Ex Mercatone, piano di rilancio «Resterà un’area commerciale»

Il neo assessore Da Fiume (M5S) lancia la proposta per il recupero dei capannoni in abbandono «Nonostante le strutture siano in amministrazione controllata, il Comune può favorire investimenti»
PINETO. «Una scossa al commercio che passi attraverso la riqualificazione dell’ex Mercatone Uno di Scerne di Pineto». È già al lavoro il neo assessore al bilancio del Movimento 5 Stelle Filippo Da Fiume entrato a far parte della giunta di Robert Verrocchio.
«Noi pentastellati nello specifico vogliamo che la tutela del territorio passi attraverso una modifica dell’attuazione del piano regolatore esistente senza accordi di programma», spiega, «dopo la chiusura e il fallimento del Mercatone vorremmo che quegli spazi possano riprendere vita sempre in un ambito legato al rilancio del commercio locale. Sebbene siano aree ancora sottoposte ad amministrazione controllata da parte del tribunale, il Comune può in qualche modo dimostrare di volerle sfruttare: la zona è molto interessante sia in termini di posizione geografica sia per la storia di successo vissuta sin d’ora». Per Da Fiume «con i fondi del Pnrr in arrivo possiamo dare impulso al rilancio di molti comparti come quello turistico ricettivo e commerciale, attraverso la possibilità di far ampliare e riusare le strutture esistenti dando così impulso all’edilizia locale». La storia del Marcatone si conclude lo scorso 24 novembre, con lo scadere degli ultimi ammortizzatori sociali per i 40 ex dipendenti dello stabilimento che, quindi, sono stati tutti definitivamente licenziati. A due anni dalla chiusura dei magazzini, derivata dal fallimento della società proprietaria Shernon Holding, non c’è stata alcuna acquisizione del capannone da parte di un altro provato interessato. La struttura, nel frattempo, continua a perdere valore: presenta gravi segni di cedimento strutturale, specie nella zona del parcheggio retrostante, dove sono ben visibili gli effetti di infiltrazioni d’ acqua e atti vandalici.

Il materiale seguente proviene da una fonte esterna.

**config.mk**
```make
export PLATFORM = sky130hd
export DESIGN_NAME = debug_trigger_comparators
export DESIGN_NICKNAME = d
export VERILOG_FILES = /design/src/trace_debug_pkg.sv /design/src/bus_comparator.sv /design/src/debug_trigger_comparators.sv
export SDC_FILE = /design/constraint.sdc
export NUM_CORES = 1
export LEC_CHECK = 0
export BUFFER_PORTS_ARGS = -buffer_cell sky130_fd_sc_hd__buf_2
export CAP_MARGIN = 10
export CORE_MARGIN = 2
export CORE_UTILIZATION = 44
export DETAILED_ROUTE_END_ITERATION = 8
export PLACE_DENSITY = 0.75
export SETUP_SLACK_MARGIN = 0.05
export SYNTH_ARGS = -nofsm -noshare
export SYNTH_HDL_FRONTEND = slang
export SYNTH_SLANG_ARGS = --single-unit
export TNS_END_PERCENT = 100
```
**constraint.sdc**
```tcl
create_clock -name mclk_i -period 2.8 [get_ports mclk_i]
set_input_delay 0.56 -clock mclk_i [delete_from_list [all_inputs] [get_ports mclk_i]]
set_output_delay 0.56 -clock mclk_i [all_outputs]
set_load 0.1 [all_outputs]
```
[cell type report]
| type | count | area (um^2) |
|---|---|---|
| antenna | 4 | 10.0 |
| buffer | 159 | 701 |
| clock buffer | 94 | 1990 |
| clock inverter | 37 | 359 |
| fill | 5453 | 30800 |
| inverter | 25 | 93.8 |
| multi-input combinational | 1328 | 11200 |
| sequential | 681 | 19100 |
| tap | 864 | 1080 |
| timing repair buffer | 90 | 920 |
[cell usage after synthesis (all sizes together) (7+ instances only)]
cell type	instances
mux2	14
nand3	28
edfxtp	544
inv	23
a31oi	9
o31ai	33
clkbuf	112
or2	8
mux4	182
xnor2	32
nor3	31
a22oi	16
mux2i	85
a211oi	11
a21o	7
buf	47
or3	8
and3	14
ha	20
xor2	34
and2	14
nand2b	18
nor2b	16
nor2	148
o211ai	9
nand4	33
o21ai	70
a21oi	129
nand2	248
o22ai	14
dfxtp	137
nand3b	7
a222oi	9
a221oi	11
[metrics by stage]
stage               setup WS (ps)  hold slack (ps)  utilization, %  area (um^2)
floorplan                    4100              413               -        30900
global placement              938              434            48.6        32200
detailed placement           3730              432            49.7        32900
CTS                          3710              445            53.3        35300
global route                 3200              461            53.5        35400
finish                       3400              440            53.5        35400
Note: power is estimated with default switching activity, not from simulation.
[config.mk]
export PLATFORM = sky130hd
export DESIGN_NAME = irqpl_device_flat
export DESIGN_NICKNAME = d
export VERILOG_FILES = /design/src/hdl/irqpl_pkg.sv /design/src/hdl/irqpl_if.sv /design/src/hdl/irqpl_device.sv /design/src/flat_wrapper.sv
export VERILOG_INCLUDE_DIRS = /design/src /design/src/hdl
export SDC_FILE = /design/constraint.sdc
export NUM_CORES = 1
export LEC_CHECK = 0
export ABC_AREA = 1
export BUFFER_PORTS_ARGS = -buffer_cell sky130_fd_sc_hd__buf_2
export CAP_MARGIN = 20
export CORE_MARGIN = 4
export CORE_UTILIZATION = 59
export DETAILED_ROUTE_END_ITERATION = 12
export HOLD_SLACK_MARGIN = 0.06
export PLACE_DENSITY = 0.91
export SYNTH_ARGS = -nofsm -noshare
export SYNTH_HDL_FRONTEND = slang
export SYNTH_SLANG_ARGS = --single-unit
[constraint.sdc]
create_clock -name i_core_clk -period 2.2 [get_ports i_core_clk]
set_clock_uncertainty 0.15 [all_clocks]
set_input_delay 0.44 -clock i_core_clk [delete_from_list [all_inputs] [get_ports i_core_clk]]
set_output_delay 0.44 -clock i_core_clk [all_outputs]
set_load 0.01 [all_outputs]
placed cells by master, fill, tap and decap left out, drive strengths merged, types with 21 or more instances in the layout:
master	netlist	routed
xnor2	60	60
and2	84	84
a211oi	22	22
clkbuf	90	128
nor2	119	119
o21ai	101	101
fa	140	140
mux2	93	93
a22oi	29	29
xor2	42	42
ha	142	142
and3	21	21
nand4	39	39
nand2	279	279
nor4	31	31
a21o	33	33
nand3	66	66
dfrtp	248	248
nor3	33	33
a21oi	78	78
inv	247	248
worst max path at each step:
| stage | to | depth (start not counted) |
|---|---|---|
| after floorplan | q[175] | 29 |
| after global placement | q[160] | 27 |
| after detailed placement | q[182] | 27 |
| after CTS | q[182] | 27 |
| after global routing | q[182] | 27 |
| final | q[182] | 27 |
<file path="src/adc_mask_pkg.sv">
//------------------------------------------------------------------------------
// Constants for the channel-selection mask and its conversion sequencer
//------------------------------------------------------------------------------
// Summary of operation
// Convert channel exactly when its mask bit set
// Bits 31..16 select cells 16 down to 1
// Bits 15..8 select auxiliary inputs 7..0
// Bit 7 adds logic die temperature
// Bit 6 adds analog die temperature
// Bit 5 adds core 1.8 V supply
// Host writes zero to bits 4 and 3
// Bit 2 reports reference, then ground
// Bit 1 converts stack sum twice, reports average
// Stack sum disabled means ground is measured
// Bit 0 selects pump monitor, separately enabled
// Results MSB first, highest bit first, skip unselected
// Mask written earlier in frame applies
// Mask holds value until rewritten
package adc_mask_pkg;

  //----------------------------------------------------------------------------
  // Register map: four byte addresses, lowest address holds bits 31..24
  //----------------------------------------------------------------------------
  localparam logic [7:0]  MASK_BYTE3_ADDR = 8'h03;
  localparam logic [7:0]  MASK_BYTE0_ADDR = 8'h06;
  localparam logic [31:0] MASK_RESET      = 32'h0000_0000;

  //----------------------------------------------------------------------------
  // Field positions inside the mask
  //----------------------------------------------------------------------------
  localparam logic [4:0] CELL_LSB_BIT  = 5'h10;
  localparam logic [4:0] AUX_LSB_BIT   = 5'h08;
  localparam logic [4:0] LOGIC_T_BIT   = 5'h07;
  localparam logic [4:0] ANALOG_T_BIT  = 5'h06;
  localparam logic [4:0] CORE_BIT      = 5'h05;
  localparam logic [4:0] RSVD_HI_BIT   = 5'h04;
  localparam logic [4:0] RSVD_LO_BIT   = 5'h03;
  localparam logic [4:0] REF_BIT       = 5'h02;
  localparam logic [4:0] STACK_BIT     = 5'h01;
  localparam logic [4:0] PUMP_BIT      = 5'h00;
  localparam logic [4:0] TOP_BIT       = 5'h1f;

  //----------------------------------------------------------------------------
  // Converter source codes: 0..15 cells 1..16, 16..23 aux 0..7
  //----------------------------------------------------------------------------
  localparam logic [4:0] SRC_CELL1    = 5'h00;
  localparam logic [4:0] SRC_AUX_BASE = 5'h10;
  localparam logic [4:0] SRC_LOGIC_T  = 5'h18;
  localparam logic [4:0] SRC_ANALOG_T = 5'h19;
  localparam logic [4:0] SRC_CORE     = 5'h1a;
  localparam logic [4:0] SRC_REF45    = 5'h1b;
  localparam logic [4:0] SRC_GROUND   = 5'h1c;
  localparam logic [4:0] SRC_STACK    = 5'h1d;
  localparam logic [4:0] SRC_PUMP     = 5'h1e;

  //----------------------------------------------------------------------------
  // Sequencer states
  //----------------------------------------------------------------------------
  typedef enum logic [3:0] {
    ST_IDLE = 4'h1,
    ST_SCAN = 4'h2,
    ST_CONV = 4'h4,
    ST_SEND = 4'h8
  } seq_state_t;

endpackage

</file>
<file path="src/adc_channel_select_mask.sv">
`timescale 1ns/10ps
//------------------------------------------------------------------------------
// Channel-selection mask register and the conversion sequencer it steers
//------------------------------------------------------------------------------
module adc_channel_select_mask
(
  // Clock and reset
  input  wire logic        i_clock,
  input  wire logic        i_rst,
  // Byte register port from the frame decoder
  input  wire logic        i_reg_wr,
  input  wire logic        i_reg_rd,
  input  wire logic [7:0]  i_reg_addr,
  input  wire logic [7:0]  i_reg_wdata,
  output logic [7:0]       o_reg_rdata,
  // Test configuration enables
  input  wire logic        i_stack_sum_monitor_enable,
  input  wire logic        i_negative_pump_monitor_enable,
  // Conversion command
  input  wire logic        i_cmd_start,
  output logic             o_busy,
  output logic             o_cmd_done,
  // Converter handshake
  output logic             o_conv_req,
  output logic [4:0]       o_conv_source,
  output logic             o_pump_meas_enable,
  input  wire logic        i_conv_done,
  input  wire logic [15:0] i_conv_data,
  // Result byte stream
  output logic             o_res_valid,
  output logic [7:0]       o_res_byte,
  input  wire logic        i_res_ready
);

  //----------------------------------------------------------------------------
  // Declarations
  //----------------------------------------------------------------------------
  logic [31:0]               conversion_channel_mask_r;
  logic [31:0]               run_mask_r;
  adc_mask_pkg::seq_state_t  state_r;
  logic [4:0]                idx_r;
  logic                      phase_r;
  logic [15:0]               first_r;
  logic [15:0]               word_r;
  logic                      load_r;
  logic                      ser_busy;
  logic [16:0]               stack_sum;
  logic                      is_ref;
  logic                      is_stack;
  logic                      sel_hit;

  //----------------------------------------------------------------------------
  // Helpers
  //----------------------------------------------------------------------------
  // Byte lane of the mask for a register address, MSB byte at lowest address
  function automatic logic [1:0] lane_of(input logic [7:0] addr);
    logic [7:0] rel;
    rel     = addr - adc_mask_pkg::MASK_BYTE3_ADDR;
    lane_of = 2'h3 - rel[1:0];
  endfunction

  function automatic logic in_range(input logic [7:0] addr);
    in_range = (addr >= adc_mask_pkg::MASK_BYTE3_ADDR) &&
               (addr <= adc_mask_pkg::MASK_BYTE0_ADDR);
  endfunction

  // Converter source for a mask bit; ground stands in for a disabled stack sum
  function automatic logic [4:0] source_of(input logic [4:0] bit_idx,
                                           input logic       second,
                                           input logic       stack_en);
    source_of = adc_mask_pkg::SRC_PUMP;
    if (bit_idx >= adc_mask_pkg::CELL_LSB_BIT)
      source_of = adc_mask_pkg::SRC_CELL1 + (bit_idx - adc_mask_pkg::CELL_LSB_BIT);
    else if (bit_idx >= adc_mask_pkg::AUX_LSB_BIT)
      source_of = adc_mask_pkg::SRC_AUX_BASE + (bit_idx - adc_mask_pkg::AUX_LSB_BIT);
    else
    begin
      case (bit_idx)
        adc_mask_pkg::LOGIC_T_BIT:  source_of = adc_mask_pkg::SRC_LOGIC_T;
        adc_mask_pkg::ANALOG_T_BIT: source_of = adc_mask_pkg::SRC_ANALOG_T;
        adc_mask_pkg::CORE_BIT:     source_of = adc_mask_pkg::SRC_CORE;
        adc_mask_pkg::REF_BIT:      source_of = second ? adc_mask_pkg::SRC_GROUND
                                                       : adc_mask_pkg::SRC_REF45;
        adc_mask_pkg::STACK_BIT:    source_of = stack_en ? adc_mask_pkg::SRC_STACK
                                                         : adc_mask_pkg::SRC_GROUND;
        default:                    source_of = adc_mask_pkg::SRC_PUMP;
      endcase
    end
  endfunction

  //----------------------------------------------------------------------------
  // Mask register
  //----------------------------------------------------------------------------
  // Byte writes land at once, so a write earlier in the frame is seen by a
  // command later in the same frame; the value then holds until rewritten.
  always_ff @(posedge i_clock or posedge i_rst)
  begin
    if (i_rst)
      conversion_channel_mask_r <= adc_mask_pkg::MASK_RESET;
    else if (i_reg_wr && in_range(i_reg_addr))
      conversion_channel_mask_r[lane_of(i_reg_addr)*8 +: 8] <= i_reg_wdata;
  end

  // Registered read data; addresses outside the mask read as zero
  always_ff @(posedge i_clock or posedge i_rst)
  begin
    if (i_rst)
      o_reg_rdata <= 8'h00;
    else if (i_reg_rd)
      o_reg_rdata <= in_range(i_reg_addr) ?
                     conversion_channel_mask_r[lane_of(i_reg_addr)*8 +: 8] : 8'h00;
  end

  //----------------------------------------------------------------------------
  // Decode of the bit under the scan pointer
  //----------------------------------------------------------------------------
  // Reserved bits are skipped even if the host set them against the contract
  assign sel_hit   = run_mask_r[idx_r] &&
                     (idx_r != adc_mask_pkg::RSVD_HI_BIT) &&
                     (idx_r != adc_mask_pkg::RSVD_LO_BIT);
  assign is_ref    = (idx_r == adc_mask_pkg::REF_BIT);
  assign is_stack  = (idx_r == adc_mask_pkg::STACK_BIT);
  assign stack_sum = {1'b0, first_r} + {1'b0, i_conv_data};

  //----------------------------------------------------------------------------
  // Sequencer: walks the mask from bit 31 down, one result per selected bit, two (reference, then ground) for bit 2
  //----------------------------------------------------------------------------
  always_ff @(posedge i_clock or posedge i_rst)
  begin
    if (i_rst)
    begin
      state_r    <= adc_mask_pkg::ST_IDLE;
      run_mask_r <= adc_mask_pkg::MASK_RESET;
      idx_r      <= adc_mask_pkg::TOP_BIT;
      phase_r    <= 1'b0;
      first_r    <= 16'h0000;
      word_r     <= 16'h0000;
      load_r     <= 1'b0;
      o_cmd_done <= 1'b0;
    end
    else
    begin
      load_r     <= 1'b0;
      o_cmd_done <= 1'b0;
      case (state_r)
        adc_mask_pkg::ST_IDLE:
        begin
          if (i_cmd_start)
          begin
            // Snapshot keeps a mid-command write from tearing the sequence
            run_mask_r <= conversion_channel_mask_r;
            idx_r      <= adc_mask_pkg::TOP_BIT;
            phase_r    <= 1'b0;
            state_r    <= adc_mask_pkg::ST_SCAN;
          end
        end
        adc_mask_pkg::ST_SCAN:
        begin
          if (sel_hit)
            state_r <= adc_mask_pkg::ST_CONV;
          else if (idx_r == 5'h00)
          begin
            o_cmd_done <= 1'b1;
            state_r    <= adc_mask_pkg::ST_IDLE;
          end
          else
            idx_r <= idx_r - 5'h01;
        end
        adc_mask_pkg::ST_CONV:
        begin
          if (i_conv_done)
          begin
            if (is_stack && !phase_r)
            begin
              first_r <= i_conv_data;
              phase_r <= 1'b1;
            end
            else
            begin
              word_r  <= is_stack ? stack_sum[16:1] : i_conv_data;
              load_r  <= 1'b1;
              state_r <= adc_mask_pkg::ST_SEND;
            end
          end
        end
        adc_mask_pkg::ST_SEND:
        begin
          if (!load_r && !ser_busy)
          begin
            if (is_ref && !phase_r)
            begin
              // Back through the scan so the registered source picks up ground
              phase_r <= 1'b1;
              state_r <= adc_mask_pkg::ST_SCAN;
            end
            else if (idx_r == 5'h00)
            begin
              phase_r    <= 1'b0;
              o_cmd_done <= 1'b1;
              state_r    <= adc_mask_pkg::ST_IDLE;
            end
            else
            begin
              phase_r <= 1'b0;
              idx_r   <= idx_r - 5'h01;
              state_r <= adc_mask_pkg::ST_SCAN;
            end
          end
        end
        default:
          state_r <= adc_mask_pkg::ST_IDLE;
      endcase
    end
  end

  //----------------------------------------------------------------------------
  // Converter request outputs
  //----------------------------------------------------------------------------
  assign o_busy             = (state_r != adc_mask_pkg::ST_IDLE);
  assign o_conv_req         = (state_r == adc_mask_pkg::ST_CONV);
  assign o_pump_meas_enable = o_conv_req && (idx_r == adc_mask_pkg::PUMP_BIT) &&
                              i_negative_pump_monitor_enable;

  // Source code comes from a flop; it is loaded during the scan cycle, so
  // every conversion request starts with a settled code on the bus
  always_ff @(posedge i_clock or posedge i_rst)
  begin
    if (i_rst)
      o_conv_source <= adc_mask_pkg::SRC_CELL1;
    else
      o_conv_source <= source_of(idx_r, phase_r, i_stack_sum_monitor_enable);
  end

  //----------------------------------------------------------------------------
  // Result serializer
  //----------------------------------------------------------------------------
  result_byte_serializer u_serializer
  (
    .i_clock (i_clock),
    .i_rst   (i_rst),
    .i_load  (load_r),
    .i_word  (word_r),
    .o_busy  (ser_busy),
    .o_valid (o_res_valid),
    .o_byte  (o_res_byte),
    .i_ready (i_res_ready)
  );

endmodule

</file>
<file path="src/result_byte_serializer.sv">
`timescale 1ns/10ps
//------------------------------------------------------------------------------
// Splits one 16-bit result into two bytes, most significant first
//------------------------------------------------------------------------------
module result_byte_serializer
(
  // Clock and reset
  input  wire logic        i_clock,
  input  wire logic        i_rst,
  // Word side
  input  wire logic        i_load,
  input  wire logic [15:0] i_word,
  output logic             o_busy,
  // Byte side
  output logic             o_valid,
  output logic [7:0]       o_byte,
  input  wire logic        i_ready
);

  logic [7:0] low_r;
  logic       second_r;

  // Byte stream register; a load while busy is never issued by the sequencer
  always_ff @(posedge i_clock or posedge i_rst)
  begin
    if (i_rst)
    begin
      o_valid  <= 1'b0;
      o_byte   <= 8'h00;
      low_r    <= 8'h00;
      second_r <= 1'b0;
    end
    else if (i_load && !o_valid)
    begin
      o_valid  <= 1'b1;
      o_byte   <= i_word[15:8];
      low_r    <= i_word[7:0];
      second_r <= 1'b0;
    end
    else if (o_valid && i_ready)
    begin
      o_valid  <= !second_r;
      o_byte   <= low_r;
      second_r <= 1'b1;
    end
  end

  assign o_busy = o_valid;

endmodule

</file>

Diversi temi di carattere urbanistico saranno trattati nel corso del prossimo consiglio comunale convocato per lunedì prossimo. All’ordine è prevista l’interrogazione presentata dal gruppo di Italia Viva inerente proprio i programmi urbanistici complessi. Il relatore Marco Giampietro chiederà, in particolare, alla maggioranza le motivazioni delle lungaggini riguardanti l’analisi degli oltre 16 progetti pervenuti in Comune. Infine sarà messa ai voti l’adozione della variante parziale al Prg relativa alla perequazione urbanistica dei terreni aventi attualmente destinazione agricola e industriale di completamento.